Saturday, 12 April 2014

Are you Pregnant?

Yesterday morning on my way back from dropping S at nursery, I was asked - for the second time in a month - whether I'm pregnant.


Aside from the fact I've put on a little weight, I have a hernia. My belly sticks out a bit.

Aside from both of those facts, what the hell happened to, you know, being polite?

Interestingly, both people asked me not only if I was pregnant, but wanted to know, "are you pregnant again?"


To clarify here - I have one child. To ask if I am pregnant again suggests I already have too many. Is one child too many these days? Furthermore, I am notoriously (and seemingly terminally) single - so what, exactly, where those people implying?


Incidentally, neither person apologised for what I would consider to be a terrible social faux pas. The most I received was a look of mild surprise.

Neither of these was a person I know terribly well; they were not people I see very often. Incidentally, neither could exactly be described as skinny themselves.
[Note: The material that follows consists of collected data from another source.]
==> src/rtl/hazard_ctrl_pkg.sv <==
// Shared types and constants for the pipeline hazard controller.
package hazard_ctrl_pkg;

  localparam int unsigned REG_W_DEF = 5;
  localparam int unsigned CNT_W     = 32;

  // Memory-sequencing FSM encoding
  typedef enum logic [1:0] {
    ST_IDLE = 2'd0,
    ST_WAIT = 2'd1,
    ST_ERR  = 2'd2
  } mem_state_e;

  // Execute-stage operand select encodings
  localparam logic [1:0] FWD_RF = 2'b00;
  localparam logic [1:0] FWD_W  = 2'b01;
  localparam logic [1:0] FWD_M  = 2'b10;

  // Forwarding selects produced by the forwarding unit
  typedef struct packed {
    logic [1:0] fwd_a_e;
    logic [1:0] fwd_b_e;
    logic       fwd_a_d;
    logic       fwd_b_d;
  } fwd_sel_t;

  // Saturating increment for the event counters
  function automatic logic [CNT_W-1:0] sat_inc(input logic [CNT_W-1:0] val, input logic en);
    if (en && (val != '1)) begin
      return val + CNT_W'(1);
    end
    return val;
  endfunction

endpackage

==> src/rtl/hazard_ctrl_if.sv <==
// Pipeline <-> hazard controller signal bundle.
interface hazard_ctrl_if
  import hazard_ctrl_pkg::*;
#(
  parameter int unsigned REG_W = REG_W_DEF
) ();

  logic [REG_W-1:0] RsD;
  logic [REG_W-1:0] RtD;
  logic [REG_W-1:0] RsE;
  logic [REG_W-1:0] RtE;
  logic [REG_W-1:0] WriteRegE;
  logic [REG_W-1:0] WriteRegM;
  logic [REG_W-1:0] WriteRegW;
  logic             RegWriteE;
  logic             RegWriteM;
  logic             RegWriteW;
  logic             MemtoRegE;
  logic             MemtoRegM;
  logic             BranchD;
  logic             PCSrcD;
  logic             MemAccessM;
  logic             MemReadyM;

  logic             MemReqM;
  logic             StallF;
  logic             StallD;
  logic             StallE;
  logic             StallM;
  logic             FlushD;
  logic             FlushE;
  logic             FlushW;
  logic [1:0]       ForwardAE;
  logic [1:0]       ForwardBE;
  logic             ForwardAD;
  logic             ForwardBD;
  logic             MemErr;

  // Pipeline side
  modport master (
    output RsD, RtD, RsE, RtE, WriteRegE, WriteRegM, WriteRegW,
    output RegWriteE, RegWriteM, RegWriteW, MemtoRegE, MemtoRegM,
    output BranchD, PCSrcD, MemAccessM, MemReadyM,
    input  MemReqM, StallF, StallD, StallE, StallM, FlushD, FlushE, FlushW,
    input  ForwardAE, ForwardBE, ForwardAD, ForwardBD, MemErr
  );

  // Hazard controller side
  modport slave (
    input  RsD, RtD, RsE, RtE, WriteRegE, WriteRegM, WriteRegW,
    input  RegWriteE, RegWriteM, RegWriteW, MemtoRegE, MemtoRegM,
    input  BranchD, PCSrcD, MemAccessM, MemReadyM,
    output MemReqM, StallF, StallD, StallE, StallM, FlushD, FlushE, FlushW,
    output ForwardAE, ForwardBE, ForwardAD, ForwardBD, MemErr
  );

endinterface

==> src/rtl/hazard_fwd_unit.sv <==
// Combinational operand-forwarding selects for the E and D stages.
module hazard_fwd_unit
  import hazard_ctrl_pkg::*;
#(
  parameter int unsigned REG_W = REG_W_DEF
) (
  input  logic [REG_W-1:0] rs_d,
  input  logic [REG_W-1:0] rt_d,
  input  logic [REG_W-1:0] rs_e,
  input  logic [REG_W-1:0] rt_e,
  input  logic [REG_W-1:0] write_reg_m,
  input  logic [REG_W-1:0] write_reg_w,
  input  logic             reg_write_m,
  input  logic             reg_write_w,
  output fwd_sel_t         fwd_c
);

  // r0 is hardwired, so it never matches as a producer
  function automatic logic reg_hit(input logic [REG_W-1:0] dst, input logic [REG_W-1:0] src);
    return (src != '0) && (dst == src);
  endfunction

  // M-stage result takes priority over the older W-stage result
  always_comb begin
    fwd_c = '{fwd_a_e: FWD_RF, fwd_b_e: FWD_RF, fwd_a_d: 1'b0, fwd_b_d: 1'b0};

    if (reg_write_m && reg_hit(write_reg_m, rs_e)) begin
      fwd_c.fwd_a_e = FWD_M;
    end else if (reg_write_w && reg_hit(write_reg_w, rs_e)) begin
      fwd_c.fwd_a_e = FWD_W;
    end

    if (reg_write_m && reg_hit(write_reg_m, rt_e)) begin
      fwd_c.fwd_b_e = FWD_M;
    end else if (reg_write_w && reg_hit(write_reg_w, rt_e)) begin
      fwd_c.fwd_b_e = FWD_W;
    end

    fwd_c.fwd_a_d = reg_write_m && reg_hit(write_reg_m, rs_d);
    fwd_c.fwd_b_d = reg_write_m && reg_hit(write_reg_m, rt_d);
  end

endmodule

==> src/rtl/hazard_ctrl.sv <==
// Hazard and sequencing controller for the 5-stage pipeline: forwarding,
// load-use / branch stalls, flushes and variable-latency data-memory sequencing.
// Optional build macro HAZARD_PERF_CNT_EN adds saturating stall-event counters.
module hazard_ctrl
  import hazard_ctrl_pkg::*;
#(
  parameter int unsigned REG_W       = REG_W_DEF,
  parameter int unsigned TMO_W       = 8,
  parameter int unsigned MEM_TIMEOUT = 200
) (
  input  logic             clock,
  input  logic             reset,
`ifdef HAZARD_PERF_CNT_EN
  output logic [CNT_W-1:0] LuStallCnt,
  output logic [CNT_W-1:0] BrStallCnt,
  output logic [CNT_W-1:0] MemStallCnt,
`endif
  hazard_ctrl_if.slave     bus
);

  mem_state_e       state_q;
  mem_state_e       state_d;
  logic [TMO_W-1:0] cnt_q;
  logic [TMO_W-1:0] cnt_d;

  logic     memstall_c;
  logic     mem_req_c;
  logic     mem_err_c;
  logic     lwstall_c;
  logic     brstall_c;
  logic     pipe_hold_c;
  logic     stall_f_c;
  logic     stall_d_c;
  logic     stall_e_c;
  logic     stall_m_c;
  logic     flush_d_c;
  logic     flush_e_c;
  logic     flush_w_c;
  fwd_sel_t fwd_c;

  // r0 is hardwired, so it never creates a hazard
  function automatic logic reg_hit(input logic [REG_W-1:0] dst, input logic [REG_W-1:0] src);
    return (src != '0) && (dst == src);
  endfunction

  hazard_fwd_unit #(
    .REG_W (REG_W)
  ) u_fwd (
    .rs_d        (bus.RsD),
    .rt_d        (bus.RtD),
    .rs_e        (bus.RsE),
    .rt_e        (bus.RtE),
    .write_reg_m (bus.WriteRegM),
    .write_reg_w (bus.WriteRegW),
    .reg_write_m (bus.RegWriteM),
    .reg_write_w (bus.RegWriteW),
    .fwd_c       (fwd_c)
  );

  // Load in E feeding a D-stage source, and branch compares waiting on E/M results
  always_comb begin
    lwstall_c = bus.MemtoRegE &&
                (reg_hit(bus.WriteRegE, bus.RsD) || reg_hit(bus.WriteRegE, bus.RtD));
    brstall_c = bus.BranchD &&
                ((bus.RegWriteE &&
                  (reg_hit(bus.WriteRegE, bus.RsD) || reg_hit(bus.WriteRegE, bus.RtD))) ||
                 (bus.MemtoRegM &&
                  (reg_hit(bus.WriteRegM, bus.RsD) || reg_hit(bus.WriteRegM, bus.RtD))));
    pipe_hold_c = lwstall_c || brstall_c;
  end

  // FSM state and wait-counter register
  always_ff @(posedge clock or negedge reset) begin
    if (!reset) begin
      state_q <= ST_IDLE;
      cnt_q   <= '0;
    end else begin
      state_q <= state_d;
      cnt_q   <= cnt_d;
    end
  end

  // Next state: a miss enters WAIT, ready wins over timeout, ERR is terminal
  always_comb begin
    state_d = state_q;
    cnt_d   = cnt_q;
    case (state_q)
      ST_IDLE: begin
        if (bus.MemAccessM && !bus.MemReadyM) begin
          state_d = ST_WAIT;
          cnt_d   = TMO_W'(1);
        end
      end
      ST_WAIT: begin
        if (bus.MemReadyM) begin
          state_d = ST_IDLE;
          cnt_d   = '0;
        end else if (cnt_q == TMO_W'(MEM_TIMEOUT)) begin
          state_d = ST_ERR;
        end else begin
          cnt_d = cnt_q + TMO_W'(1);
        end
      end
      ST_ERR: begin
        state_d = ST_ERR;
      end
      default: begin
        state_d = ST_IDLE;
        cnt_d   = '0;
      end
    endcase
  end

  // FSM outputs: memory request, memory stall and sticky error
  always_comb begin
    mem_req_c  = 1'b0;
    memstall_c = 1'b0;
    mem_err_c  = 1'b0;
    case (state_q)
      ST_IDLE: begin
        mem_req_c  = bus.MemAccessM;
        memstall_c = bus.MemAccessM && !bus.MemReadyM;
      end
      ST_WAIT: begin
        mem_req_c  = 1'b1;
        memstall_c = !bus.MemReadyM;
      end
      ST_ERR: begin
        memstall_c = 1'b1;
        mem_err_c  = 1'b1;
      end
      default: begin
        mem_req_c = 1'b0;
      end
    endcase
  end

  // Memory stall freezes F..M and bubbles W without discarding anything upstream
  always_comb begin
    stall_f_c = 1'b0;
    stall_d_c = 1'b0;
    stall_e_c = 1'b0;
    stall_m_c = 1'b0;
    flush_d_c = 1'b0;
    flush_e_c = 1'b0;
    flush_w_c = 1'b0;
    if (memstall_c) begin
      stall_f_c = 1'b1;
      stall_d_c = 1'b1;
      stall_e_c = 1'b1;
      stall_m_c = 1'b1;
      flush_w_c = 1'b1;
    end else begin
      stall_f_c = pipe_hold_c;
      stall_d_c = pipe_hold_c;
      flush_e_c = pipe_hold_c;
      flush_d_c = bus.PCSrcD && !pipe_hold_c;
    end
  end

  assign bus.MemReqM   = mem_req_c;
  assign bus.MemErr    = mem_err_c;
  assign bus.StallF    = stall_f_c;
  assign bus.StallD    = stall_d_c;
  assign bus.StallE    = stall_e_c;
  assign bus.StallM    = stall_m_c;
  assign bus.FlushD    = flush_d_c;
  assign bus.FlushE    = flush_e_c;
  assign bus.FlushW    = flush_w_c;
  assign bus.ForwardAE = fwd_c.fwd_a_e;
  assign bus.ForwardBE = fwd_c.fwd_b_e;
  assign bus.ForwardAD = fwd_c.fwd_a_d;
  assign bus.ForwardBD = fwd_c.fwd_b_d;

`ifdef HAZARD_PERF_CNT_EN
  // Stall-event counters; hazard stalls count only when they actually gate the pipe
  always_ff @(posedge clock or negedge reset) begin
    if (!reset) begin
      LuStallCnt  <= '0;
      BrStallCnt  <= '0;
      MemStallCnt <= '0;
    end else begin
      LuStallCnt  <= sat_inc(LuStallCnt, lwstall_c && !memstall_c);
      BrStallCnt  <= sat_inc(BrStallCnt, brstall_c && !memstall_c);
      MemStallCnt <= sat_inc(MemStallCnt, memstall_c);
    end
  end
`endif

endmodule

==> src/flat_wrapper.sv <==
// flat-port wrapper written by rule: the top's interface ports become plain ports
module hazard_ctrl_flat import hazard_ctrl_pkg::*;
#(
  parameter int unsigned REG_W       = REG_W_DEF,
  parameter int unsigned TMO_W       = 8,
  parameter int unsigned MEM_TIMEOUT = 200
)
  (clock, reset, bus_RsD, bus_RtD, bus_RsE, bus_RtE, bus_WriteRegE, bus_WriteRegM, bus_WriteRegW, bus_RegWriteE, bus_RegWriteM, bus_RegWriteW, bus_MemtoRegE, bus_MemtoRegM, bus_BranchD, bus_PCSrcD, bus_MemAccessM, bus_MemReadyM, bus_MemReqM, bus_StallF, bus_StallD, bus_StallE, bus_StallM, bus_FlushD, bus_FlushE, bus_FlushW, bus_ForwardAE, bus_ForwardBE, bus_ForwardAD, bus_ForwardBD, bus_MemErr);
  hazard_ctrl_if #(.REG_W(REG_W)) bus_i ();
  input  logic clock;
  input  logic reset;
  input wire logic [$bits(bus_i.RsD)-1:0] bus_RsD;
  input wire logic [$bits(bus_i.RtD)-1:0] bus_RtD;
  input wire logic [$bits(bus_i.RsE)-1:0] bus_RsE;
  input wire logic [$bits(bus_i.RtE)-1:0] bus_RtE;
  input wire logic [$bits(bus_i.WriteRegE)-1:0] bus_WriteRegE;
  input wire logic [$bits(bus_i.WriteRegM)-1:0] bus_WriteRegM;
  input wire logic [$bits(bus_i.WriteRegW)-1:0] bus_WriteRegW;
  input wire logic [$bits(bus_i.RegWriteE)-1:0] bus_RegWriteE;
  input wire logic [$bits(bus_i.RegWriteM)-1:0] bus_RegWriteM;
  input wire logic [$bits(bus_i.RegWriteW)-1:0] bus_RegWriteW;
  input wire logic [$bits(bus_i.MemtoRegE)-1:0] bus_MemtoRegE;
  input wire logic [$bits(bus_i.MemtoRegM)-1:0] bus_MemtoRegM;
  input wire logic [$bits(bus_i.BranchD)-1:0] bus_BranchD;
  input wire logic [$bits(bus_i.PCSrcD)-1:0] bus_PCSrcD;
  input wire logic [$bits(bus_i.MemAccessM)-1:0] bus_MemAccessM;
  input wire logic [$bits(bus_i.MemReadyM)-1:0] bus_MemReadyM;
  output wire logic [$bits(bus_i.MemReqM)-1:0] bus_MemReqM;
  output wire logic [$bits(bus_i.StallF)-1:0] bus_StallF;
  output wire logic [$bits(bus_i.StallD)-1:0] bus_StallD;
  output wire logic [$bits(bus_i.StallE)-1:0] bus_StallE;
  output wire logic [$bits(bus_i.StallM)-1:0] bus_StallM;
  output wire logic [$bits(bus_i.FlushD)-1:0] bus_FlushD;
  output wire logic [$bits(bus_i.FlushE)-1:0] bus_FlushE;
  output wire logic [$bits(bus_i.FlushW)-1:0] bus_FlushW;
  output wire logic [$bits(bus_i.ForwardAE)-1:0] bus_ForwardAE;
  output wire logic [$bits(bus_i.ForwardBE)-1:0] bus_ForwardBE;
  output wire logic [$bits(bus_i.ForwardAD)-1:0] bus_ForwardAD;
  output wire logic [$bits(bus_i.ForwardBD)-1:0] bus_ForwardBD;
  output wire logic [$bits(bus_i.MemErr)-1:0] bus_MemErr;
  assign bus_i.RsD = bus_RsD;
  assign bus_i.RtD = bus_RtD;
  assign bus_i.RsE = bus_RsE;
  assign bus_i.RtE = bus_RtE;
  assign bus_i.WriteRegE = bus_WriteRegE;
  assign bus_i.WriteRegM = bus_WriteRegM;
  assign bus_i.WriteRegW = bus_WriteRegW;
  assign bus_i.RegWriteE = bus_RegWriteE;
  assign bus_i.RegWriteM = bus_RegWriteM;
  assign bus_i.RegWriteW = bus_RegWriteW;
  assign bus_i.MemtoRegE = bus_MemtoRegE;
  assign bus_i.MemtoRegM = bus_MemtoRegM;
  assign bus_i.BranchD = bus_BranchD;
  assign bus_i.PCSrcD = bus_PCSrcD;
  assign bus_i.MemAccessM = bus_MemAccessM;
  assign bus_i.MemReadyM = bus_MemReadyM;
  assign bus_MemReqM = bus_i.MemReqM;
  assign bus_StallF = bus_i.StallF;
  assign bus_StallD = bus_i.StallD;
  assign bus_StallE = bus_i.StallE;
  assign bus_StallM = bus_i.StallM;
  assign bus_FlushD = bus_i.FlushD;
  assign bus_FlushE = bus_i.FlushE;
  assign bus_FlushW = bus_i.FlushW;
  assign bus_ForwardAE = bus_i.ForwardAE;
  assign bus_ForwardBE = bus_i.ForwardBE;
  assign bus_ForwardAD = bus_i.ForwardAD;
  assign bus_ForwardBD = bus_i.ForwardBD;
  assign bus_MemErr = bus_i.MemErr;
  hazard_ctrl #(.REG_W(REG_W), .TMO_W(TMO_W), .MEM_TIMEOUT(MEM_TIMEOUT)) u_core (.clock(clock), .reset(reset), .bus(bus_i));
endmodule
==> config.mk <==
export PLATFORM = sky130hd
export DESIGN_NAME = hazard_ctrl_flat
export DESIGN_NICKNAME = d
export VERILOG_FILES = /design/src/rtl/hazard_ctrl_pkg.sv /design/src/rtl/hazard_ctrl_if.sv /design/src/rtl/hazard_fwd_unit.sv /design/src/rtl/hazard_ctrl.sv /design/src/flat_wrapper.sv
export SDC_FILE = /design/constraint.sdc
export NUM_CORES = 1
export LEC_CHECK = 0
export BUFFER_PORTS_ARGS = -buffer_cell sky130_fd_sc_hd__buf_2
export CAP_MARGIN = 40
export CORE_MARGIN = 2
export CORE_UTILIZATION = 48
export CTS_CLUSTER_DIAMETER = 80
export DETAILED_ROUTE_END_ITERATION = 8
export PLACE_DENSITY = 0.81
export RECOVER_POWER = 25
export SLEW_MARGIN = 15
export SYNTH_ARGS = -nofsm -noshare
export SYNTH_HDL_FRONTEND = slang
export SYNTH_HIERARCHICAL = 1
export SYNTH_SLANG_ARGS = --single-unit
==> constraint.sdc <==
create_clock -name clock -period 2.2 [get_ports clock]
set_input_delay 0.11 -clock clock [delete_from_list [all_inputs] [get_ports clock]]
set_output_delay 0.11 -clock clock [all_outputs]
set_load 0.03 [all_outputs]
* After elaboration in Yosys (flattened, before gate mapping)
Index checks and enable logic that the tools add are counted.
** Cells by class
- Mux-type cells :: 19
- Equality and inequality tests :: 14
- $add $sub $neg :: 1
- Bitwise operators :: 1
- Reduce and logical (&&, ||, !) cells :: 33
** Operators by type and width (number)
- $eq A5 B5 Y1 :: 8
- $mux W8 :: 3
- $pmux W8 S3 :: 1
- $logic_and A1 B1 Y1 :: 20
- $reduce_bool A5 Y1 :: 4
- $mux W2 :: 5
- $add A8 B1 Y8 const B :: 1
- $eq A8 B8 Y1 const B :: 1
- $mux W1 :: 7
- $pmux W2 S3 :: 1
- $logic_or A1 B1 Y1 :: 4
- $ne A3 B2 Y1 const B :: 1
- $ne A3 B3 Y1 const B :: 1
- $pmux W1 S3 :: 1
- $reduce_and A3 Y1 :: 1
- $eq A2 B1 Y1 const B :: 1
- $eq A2 B2 Y1 const B :: 1
- $logic_not A1 Y1 :: 2
- $logic_not A2 Y1 :: 1
- $ne A2 B1 Y1 const B :: 1
- $pmux W1 S2 :: 1
- $reduce_and A2 Y1 :: 1
- $not A1 Y1 :: 1
** Word-level totals
- Input bits :: 46
- Logic and storage cells :: 70
- Register bits after elaboration :: 10

* Depth between registers and ports, before layout
- Depth in word-level cells :: 10
- Depth in mapped cells :: 7

* Cells and area by module
The synthesis kept the hierarchy.
** Modules (own cells, without submodules)
- hazard_ctrl :: cells an instance 105, area an instance 898.4 sq um, sequential area each 250.2 sq um, times used 1
- hazard_fwd_unit :: cells an instance 59, area an instance 474.2 sq um, sequential area each 0.0 sq um, times used 1

* Least setup slack after synthesis
Ideal clock, no wire load.
- Kind :: register to output
- From :: register u_core.state_q[0]
- To :: output port bus_FlushE
- Path buffers :: 1
- Setup slack :: 0.408 ns
- Required time :: 2.090 ns
- Arrival time :: 1.682 ns
- Cell stages (with the launch flop) :: 6
- Path through :: dfrtp_1 -> clkbuf_1 -> o21ai_0 -> nor2b_1 -> inv_1 -> a21oi_1
** Between the ends
- Longest elaborated chain between the ends :: 3
** Ends and longest elaborated chain
- start, declared :: RTL line hazard_ctrl.sv:21 : mem_state_e state_q;
- start signal, assigned :: RTL line hazard_ctrl.sv:78 : state_q <= state_d;
- $eq A2 B2 Y1 (tied with other cells) :: RTL line hazard_ctrl.sv:119 : case (state_q)
- $pmux W1 S3 * :: RTL line hazard_ctrl.sv:119
- $mux W1 * :: RTL line hazard_ctrl.sv:147 : if (memstall_c) begin
- end, declared :: RTL line flat_wrapper.sv:34 : output wire logic [$bits(bus_i.FlushE)-1:0] bus_FlushE;
Every way passes the cells marked *; elsewhere a longest branch is shown, timed or not.

* Worst setup path in the final report
- From :: register u_core.state_q[1]
- To :: output port bus_FlushD
** Between the ends
- Longest elaborated chain between the ends :: 3
** Ends and longest elaborated chain
- $eq A2 B2 Y1 (tied with other cells) :: RTL line hazard_ctrl.sv:119
- $pmux W1 S3 * :: RTL line hazard_ctrl.sv:119
- $mux W1 * :: RTL line hazard_ctrl.sv:147
- end, declared :: RTL line flat_wrapper.sv:33 : output wire logic [$bits(bus_i.FlushD)-1:0] bus_FlushD;
Marked as above.

==> results.json <==
{
  "cpMaxStageDelayCell": "sky130_fd_sc_hd__dfrtp_1",
  "die_width_um": 57.5,
  "synth_edf_count": 0,
  "finalHoldViolations": 0,
  "drt_first_iter_violations": 65,
  "final_standard_cell_utilization_of_the_core_pct": 62.6,
  "post-cts-setup-buffers": 0,
  "post-synth-top-count-cell": "sky130_fd_sc_hd__xnor2_1",
  "track_usage_pct": 19.9,
  "netlist_cell_types": 38,
  "tns_ns": 0,
  "cp.arrival_ns": 1.74,
  "cp_slowest_stage_delay_ns": 0.47,
  "routedWlPerCell_um": 12.9,
  "power.density_mw_per_mm2": 387,
  "finalWorstPathRequiredPeriod_ns": 1.85,
  "post_synth_main_area_contributors": "sky130_fd_sc_hd__xnor2_1 (24%), sky130_fd_sc_hd__dfrtp_1 (18%), sky130_fd_sc_hd__xor2_1 (10%)",
  "final_hpwl_from_detailed_placement_um": 2670,
  "routed_via_density": 5.36,
  "yosys_top_cell_area_share_pct": 24.2,
  "max_cap_viol_count": 0,
  "areaGrowthSynthToFinish_pct": 24.6,
  "fraction_of_final_layout_cells_with_drive_strength_greater_than_1_pct": 33.5,
  "timing.critical_path.cells": "nor2_1 -> o21ai_0 -> nor2b_1 -> and4_1 -> buf_2",
  "dpl_ws_ns": 0.429,
  "cts_made_buffers": 3,
  "power_leakage_nw": 0.753,
  "place_inst": 247,
  "timing.reg2reg.worst_path_depth": 7,
  "number_of_antenna_violations_at_the_first_check_in_global_routing": 0,
  "grt_pass1_vias": 1245,
  "nNetsFinal": 270,
  "routabilityCongestion": 0.863,
  "seq_area_frac_synth_pct": 18.2,
  "fp.dieArea_sq_mm": 0.00330,
  "pins_over_slew_limit": 0,
  "yosysTopAreaCell": "sky130_fd_sc_hd__xnor2_1",
  "fin_crit_sh_pct": 84.1,
  "initial_utilization_pct": 50.2,
  "post_synth_instance_area_sq_mm": 0.00137,
  "ant_nets": 0,
  "regToRegEndpoint": "u_core/cnt_q[7]$_DFFE_PN0P_",
  "synth-async-reset-ratio_pct": 100,
  "hp-class": "in -> reg",
  "path_delay_family": "simple AND/OR/NAND/NOR gates",
  "wl_um": 3250,
  "port_buffers": 60,
  "cts_max_path_buffers": 2,
  "overall_via_count_from_detail_route": 1350,
  "tritoncts_clock_tree": "built",
  "clock_tree.htree_level_count": 1,
  "number_of_inserted_diodes": 0,
  "holdCritStartpoint": "bus_MemAccessM",
  "timing.rr.start": "u_core/cnt_q[0]$_DFFE_PN0P_",
  "worst_setup_hold_path_clk_slew_ns": 0.07,
  "wire_length_of_the_first_global_routing_pass_um": 5350,
  "min_delay_path_depth": 4,
  "transition_at_the_pin_with_the_smallest_max_transition_slack_ns": 0.567,
  "worstPathMaxFanout": 6,
  "min_delay_worst_endpoint": "u_core/cnt_q[1]$_DFFE_PN0P_",
  "critPathLaunchType": "flop",
  "timing.hold.ws_ns": 0.184,
  "first_pass_iteration_count_of_the_detailed_router": 4,
  "worst-r2r-setup-slack_ns": 0.41,
  "timing.setup.critical_path_class": "reg -> out",
  "setup_violations": 0,
  "worst_setup_path_end_kind": "output pin",
  "layout_setup_ws_ns": 0.350,
  "cts.sink_count": 10,
  "grt_remaining_overflow": 0,
  "synthTopCellsByCount": "sky130_fd_sc_hd__xnor2_1 (38), sky130_fd_sc_hd__xor2_1 (16), sky130_fd_sc_hd__nor2_1 (12)",
  "io_pins": 61,
  "unrepaired_setup_endpoints_after_global_routing": "no",
  "ys_seq_elements": 10,
  "floorplan.rows": 19,
  "main_flop_type_after_synthesis": "sky130_fd_sc_hd__dfrtp_1",
  "ctsRootBufferMaster": "sky130_fd_sc_hd__clkbuf_4",
  "maxSlewHeadroom_pct": 62.2,
  "synth.net_count": 212,
  "fmaxAchievable_ghz": 0.541,
  "stdcell_count": 252,
  "peakVddDrop_uv": 373,
  "largest_net_degree_at_the_start_of_global_routing": 12,
  "worstPathBufferInverterCount": 1,
  "drc_errors": 0,
  "outcome": "finished clean",
  "dieHeight_um": 57.5,
  "core_sq_mm": 0.00273,
  "synthesis.area_per_instance_sq_um": 8.37,
  "final.setup_skew_ns": 0.00343,
  "synthesis.instances": 164,
  "synth_warnings": 6,
  "clock_insertion_delay_worst_skew_ns": 0.27,
  "critical_path_required_ns": 2.09
}
==> worst max path at each step <==
| stage | cells past startpoint | start | to | slack (ns) |
|---|---|---|---|---|
| global placement | 7 | u_core/cnt_q[0]$_DFFE_PN0P_ | u_core/cnt_q[7]$_DFFE_PN0P_ | 0.49 |
| CTS | 5 | u_core/state_q[1]$_DFFE_PN0P_ | bus_FlushD | 0.35 |
| global route | 5 | u_core/state_q[1]$_DFFE_PN0P_ | bus_FlushD | 0.21 |
| finish | 5 | u_core/state_q[1]$_DFFE_PN0P_ | bus_FlushD | 0.35 |
| detailed placement | 7 | u_core/cnt_q[0]$_DFFE_PN0P_ | u_core/cnt_q[7]$_DFFE_PN0P_ | 0.43 |
| floorplan | 5 | u_core/state_q[0]$_DFFE_PN0P_ | bus_FlushE | 0.41 |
I have made this mistake once myself; someone I vaguely knew told me someone we both knew was pregnant. I saw her a couple of months later and said, "oh, I heard you were pregnant; congratulations!" to which she replied, "no, I'm not..." I was absolutely mortified, and spent the next ten minutes apologising profusely. Since then, even if I've been told a person is pregnant, I keep my gob shut until they mention it themselves!

Besides the fact my feelings were hurt by these comments - both the assumption that I'm pregnant and the insinuation that a second pregnancy would be excessive - I'm a little shocked at the fact these people would have asked in the first place. Whatever happened to social niceties, to being polite, to not ... well, to not being a bitch?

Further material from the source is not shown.